Clark Atlanta instructor Valerie Harris believes her students need real-world experience in order to enter the competitive field of public relations. Harris along with several colleagues put together an opportunity with Acura for public relations students to have the opportunity to create a national campaign that would premiere on Market Thursday prior to finals week on campus. In addition to Acura, students had the opportunity to work with Fox star Kayla Brianna.
The event kicked off a public relations campaign titled Rhythm N Rollin: My Ride, My Music & Me, developed solely by Clark public relations students. The national marketing challenge was a collaborative effort between Acura and EdVenture Partners. The event targeted millenials and the generation’s dual fascination with music and cars. Acura A Capella was a way for the young PR professionals to brand the performance Acura ILX. Students of the Atlanta University Center were given the time to perform while becoming familiar with the ILX as they sang karaoke style to Kayla Brianna’s hit single “Lit” with the artist.

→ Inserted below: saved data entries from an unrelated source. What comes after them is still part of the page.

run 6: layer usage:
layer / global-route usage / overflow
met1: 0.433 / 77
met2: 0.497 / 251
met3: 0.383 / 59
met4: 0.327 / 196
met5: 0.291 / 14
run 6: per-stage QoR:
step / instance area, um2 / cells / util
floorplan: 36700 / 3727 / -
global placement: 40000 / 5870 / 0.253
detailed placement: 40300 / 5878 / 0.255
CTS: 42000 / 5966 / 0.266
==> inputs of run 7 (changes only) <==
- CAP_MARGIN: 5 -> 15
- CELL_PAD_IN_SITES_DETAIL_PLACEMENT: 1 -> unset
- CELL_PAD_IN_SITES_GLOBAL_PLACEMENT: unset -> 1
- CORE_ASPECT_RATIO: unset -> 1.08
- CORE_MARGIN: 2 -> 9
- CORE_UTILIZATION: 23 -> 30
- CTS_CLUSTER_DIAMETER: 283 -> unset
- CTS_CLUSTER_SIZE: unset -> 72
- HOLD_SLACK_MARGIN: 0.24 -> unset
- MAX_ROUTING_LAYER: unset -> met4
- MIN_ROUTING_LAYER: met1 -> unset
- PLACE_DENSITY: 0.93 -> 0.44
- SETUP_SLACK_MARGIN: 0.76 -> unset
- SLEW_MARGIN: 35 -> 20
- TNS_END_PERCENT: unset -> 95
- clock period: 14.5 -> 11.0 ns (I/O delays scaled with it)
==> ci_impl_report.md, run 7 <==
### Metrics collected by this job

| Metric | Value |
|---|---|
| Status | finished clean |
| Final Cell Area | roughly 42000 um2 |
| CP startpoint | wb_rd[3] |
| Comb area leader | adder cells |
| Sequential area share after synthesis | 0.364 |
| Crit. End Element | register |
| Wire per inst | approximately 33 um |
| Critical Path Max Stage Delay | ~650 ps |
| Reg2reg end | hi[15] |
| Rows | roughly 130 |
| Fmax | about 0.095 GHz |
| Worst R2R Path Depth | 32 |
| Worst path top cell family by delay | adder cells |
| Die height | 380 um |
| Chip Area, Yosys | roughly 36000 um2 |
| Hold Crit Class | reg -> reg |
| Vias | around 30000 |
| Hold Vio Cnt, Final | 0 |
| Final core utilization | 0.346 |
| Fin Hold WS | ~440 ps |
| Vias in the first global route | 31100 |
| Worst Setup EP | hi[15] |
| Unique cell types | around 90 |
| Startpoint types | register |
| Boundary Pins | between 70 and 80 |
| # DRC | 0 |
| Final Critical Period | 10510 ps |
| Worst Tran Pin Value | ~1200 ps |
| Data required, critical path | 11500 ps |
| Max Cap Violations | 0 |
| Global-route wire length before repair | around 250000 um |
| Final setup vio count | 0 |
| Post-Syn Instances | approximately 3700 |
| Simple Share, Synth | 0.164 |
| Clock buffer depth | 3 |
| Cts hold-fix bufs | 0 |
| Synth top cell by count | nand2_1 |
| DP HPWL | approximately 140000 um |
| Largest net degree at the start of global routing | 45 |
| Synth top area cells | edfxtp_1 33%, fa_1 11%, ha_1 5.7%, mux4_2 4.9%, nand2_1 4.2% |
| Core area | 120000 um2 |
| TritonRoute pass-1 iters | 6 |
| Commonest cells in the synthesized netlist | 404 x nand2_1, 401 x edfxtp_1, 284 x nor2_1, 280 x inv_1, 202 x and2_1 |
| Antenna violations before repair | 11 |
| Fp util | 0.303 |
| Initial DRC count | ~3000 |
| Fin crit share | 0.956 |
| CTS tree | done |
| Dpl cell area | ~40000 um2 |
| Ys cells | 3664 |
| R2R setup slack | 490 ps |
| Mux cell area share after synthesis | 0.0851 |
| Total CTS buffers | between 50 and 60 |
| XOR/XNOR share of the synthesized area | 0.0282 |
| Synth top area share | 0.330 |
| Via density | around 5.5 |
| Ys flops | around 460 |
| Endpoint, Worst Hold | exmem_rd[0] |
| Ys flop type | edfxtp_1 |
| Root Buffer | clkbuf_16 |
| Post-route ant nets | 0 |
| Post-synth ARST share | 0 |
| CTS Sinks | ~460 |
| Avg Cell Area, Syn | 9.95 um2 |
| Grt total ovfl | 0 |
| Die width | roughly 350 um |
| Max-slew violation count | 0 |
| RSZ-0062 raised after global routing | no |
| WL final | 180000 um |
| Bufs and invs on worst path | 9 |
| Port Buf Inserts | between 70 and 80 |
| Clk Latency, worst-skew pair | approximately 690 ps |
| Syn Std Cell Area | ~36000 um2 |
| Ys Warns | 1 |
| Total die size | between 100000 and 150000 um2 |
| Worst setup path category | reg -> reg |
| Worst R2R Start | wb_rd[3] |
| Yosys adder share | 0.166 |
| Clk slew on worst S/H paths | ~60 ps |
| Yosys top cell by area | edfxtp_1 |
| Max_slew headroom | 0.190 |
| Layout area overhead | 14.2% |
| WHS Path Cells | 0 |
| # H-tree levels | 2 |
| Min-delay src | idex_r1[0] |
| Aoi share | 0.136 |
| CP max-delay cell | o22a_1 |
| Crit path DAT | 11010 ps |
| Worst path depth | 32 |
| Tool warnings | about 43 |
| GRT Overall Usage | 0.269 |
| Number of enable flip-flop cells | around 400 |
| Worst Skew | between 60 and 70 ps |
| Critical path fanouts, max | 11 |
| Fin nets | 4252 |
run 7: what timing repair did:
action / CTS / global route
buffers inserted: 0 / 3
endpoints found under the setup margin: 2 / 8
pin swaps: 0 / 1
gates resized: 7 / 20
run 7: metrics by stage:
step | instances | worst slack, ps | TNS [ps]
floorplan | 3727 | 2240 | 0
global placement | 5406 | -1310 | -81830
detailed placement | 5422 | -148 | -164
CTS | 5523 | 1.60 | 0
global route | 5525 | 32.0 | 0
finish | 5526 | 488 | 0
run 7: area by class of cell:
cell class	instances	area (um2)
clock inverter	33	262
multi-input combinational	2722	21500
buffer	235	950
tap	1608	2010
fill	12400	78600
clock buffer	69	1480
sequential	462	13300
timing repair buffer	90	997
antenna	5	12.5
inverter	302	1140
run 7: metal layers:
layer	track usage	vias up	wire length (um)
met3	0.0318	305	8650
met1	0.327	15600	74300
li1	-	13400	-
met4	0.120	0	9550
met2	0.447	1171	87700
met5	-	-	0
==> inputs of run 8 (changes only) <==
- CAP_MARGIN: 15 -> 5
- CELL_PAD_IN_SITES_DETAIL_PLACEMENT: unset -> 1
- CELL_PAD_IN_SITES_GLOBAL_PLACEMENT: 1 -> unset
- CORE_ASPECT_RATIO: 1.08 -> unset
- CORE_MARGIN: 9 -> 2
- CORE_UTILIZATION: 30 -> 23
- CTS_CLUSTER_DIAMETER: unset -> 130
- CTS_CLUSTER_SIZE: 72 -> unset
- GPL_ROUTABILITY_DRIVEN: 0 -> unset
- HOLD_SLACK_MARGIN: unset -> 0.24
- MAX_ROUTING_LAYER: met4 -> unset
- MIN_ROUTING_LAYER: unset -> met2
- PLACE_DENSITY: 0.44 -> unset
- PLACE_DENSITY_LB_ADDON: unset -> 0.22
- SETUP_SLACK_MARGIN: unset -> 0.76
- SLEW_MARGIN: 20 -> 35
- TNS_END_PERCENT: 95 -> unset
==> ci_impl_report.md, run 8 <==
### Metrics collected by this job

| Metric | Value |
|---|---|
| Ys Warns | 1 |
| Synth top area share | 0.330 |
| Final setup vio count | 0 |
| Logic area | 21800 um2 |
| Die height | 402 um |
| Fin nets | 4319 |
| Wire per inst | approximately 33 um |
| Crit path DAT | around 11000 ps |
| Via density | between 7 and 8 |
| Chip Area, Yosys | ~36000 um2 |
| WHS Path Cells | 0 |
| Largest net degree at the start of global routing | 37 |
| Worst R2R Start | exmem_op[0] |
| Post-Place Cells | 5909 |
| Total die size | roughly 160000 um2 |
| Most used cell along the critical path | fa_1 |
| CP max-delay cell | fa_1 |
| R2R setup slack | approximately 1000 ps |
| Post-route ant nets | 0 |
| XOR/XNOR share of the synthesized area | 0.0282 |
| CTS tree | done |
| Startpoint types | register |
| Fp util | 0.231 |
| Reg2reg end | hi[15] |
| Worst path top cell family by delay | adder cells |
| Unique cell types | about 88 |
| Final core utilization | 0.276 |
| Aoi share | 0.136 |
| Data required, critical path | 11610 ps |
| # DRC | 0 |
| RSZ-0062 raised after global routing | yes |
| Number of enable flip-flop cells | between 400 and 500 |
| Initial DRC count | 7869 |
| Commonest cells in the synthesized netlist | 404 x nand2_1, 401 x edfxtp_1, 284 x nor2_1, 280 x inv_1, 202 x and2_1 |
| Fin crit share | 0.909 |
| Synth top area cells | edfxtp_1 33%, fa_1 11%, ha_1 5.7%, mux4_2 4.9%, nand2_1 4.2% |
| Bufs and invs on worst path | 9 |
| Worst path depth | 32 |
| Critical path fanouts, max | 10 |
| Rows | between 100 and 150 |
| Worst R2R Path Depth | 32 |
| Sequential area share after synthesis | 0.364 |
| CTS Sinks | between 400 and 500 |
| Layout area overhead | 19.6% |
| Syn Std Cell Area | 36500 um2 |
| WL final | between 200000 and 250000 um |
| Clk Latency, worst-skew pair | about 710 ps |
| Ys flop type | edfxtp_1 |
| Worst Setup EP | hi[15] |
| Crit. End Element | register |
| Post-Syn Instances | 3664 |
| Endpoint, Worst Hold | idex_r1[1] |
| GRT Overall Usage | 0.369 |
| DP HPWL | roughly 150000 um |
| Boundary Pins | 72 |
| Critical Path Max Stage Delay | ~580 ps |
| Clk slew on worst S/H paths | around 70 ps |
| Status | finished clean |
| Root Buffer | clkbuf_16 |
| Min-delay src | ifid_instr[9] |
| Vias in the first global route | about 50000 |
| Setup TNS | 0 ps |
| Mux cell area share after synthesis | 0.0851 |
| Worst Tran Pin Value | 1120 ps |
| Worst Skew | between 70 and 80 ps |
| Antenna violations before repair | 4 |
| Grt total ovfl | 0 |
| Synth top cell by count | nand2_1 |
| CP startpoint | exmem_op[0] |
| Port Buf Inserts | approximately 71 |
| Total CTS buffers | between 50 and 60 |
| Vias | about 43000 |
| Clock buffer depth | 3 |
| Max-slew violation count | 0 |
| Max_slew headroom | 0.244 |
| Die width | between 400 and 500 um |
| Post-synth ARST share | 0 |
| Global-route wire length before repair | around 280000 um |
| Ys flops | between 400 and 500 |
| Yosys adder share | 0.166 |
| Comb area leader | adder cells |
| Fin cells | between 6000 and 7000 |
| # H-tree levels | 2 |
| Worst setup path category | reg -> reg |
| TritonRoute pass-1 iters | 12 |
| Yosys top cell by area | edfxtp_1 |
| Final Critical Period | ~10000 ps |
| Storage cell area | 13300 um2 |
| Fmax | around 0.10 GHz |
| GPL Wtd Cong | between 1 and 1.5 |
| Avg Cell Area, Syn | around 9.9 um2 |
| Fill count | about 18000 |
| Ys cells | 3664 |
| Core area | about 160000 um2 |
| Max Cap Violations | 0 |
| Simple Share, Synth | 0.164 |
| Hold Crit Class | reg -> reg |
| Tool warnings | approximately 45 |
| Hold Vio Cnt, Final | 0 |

With approximately 90 students bringing their best vocals out in the ILX with Kayla and more than 1,000 learning about the car’s features, Harris says the campaign was a huge success. “This was a great opportunity for our students to get a taste of what they would need to be thinking about in a real public relations position. It gave them a chance to be creative, but also to assess what the campaign could possibly mean in relation to impact for their client,” she said.
This year’s Acura campaign afforded students the opportunity to hang out, grab snacks and win prizes while listening to sounds by iHeart Radio’s Hot 96.7 The Beat. With one more event to go before the national challenge ends, the PR students of CAU are gearing up for a performance finish in May. “We are always looking for opportunities to integrate students in real opportunities. This is the best way for them to learn about the discipline and to have an understanding of what will be expected of them after graduation,” Harris explained.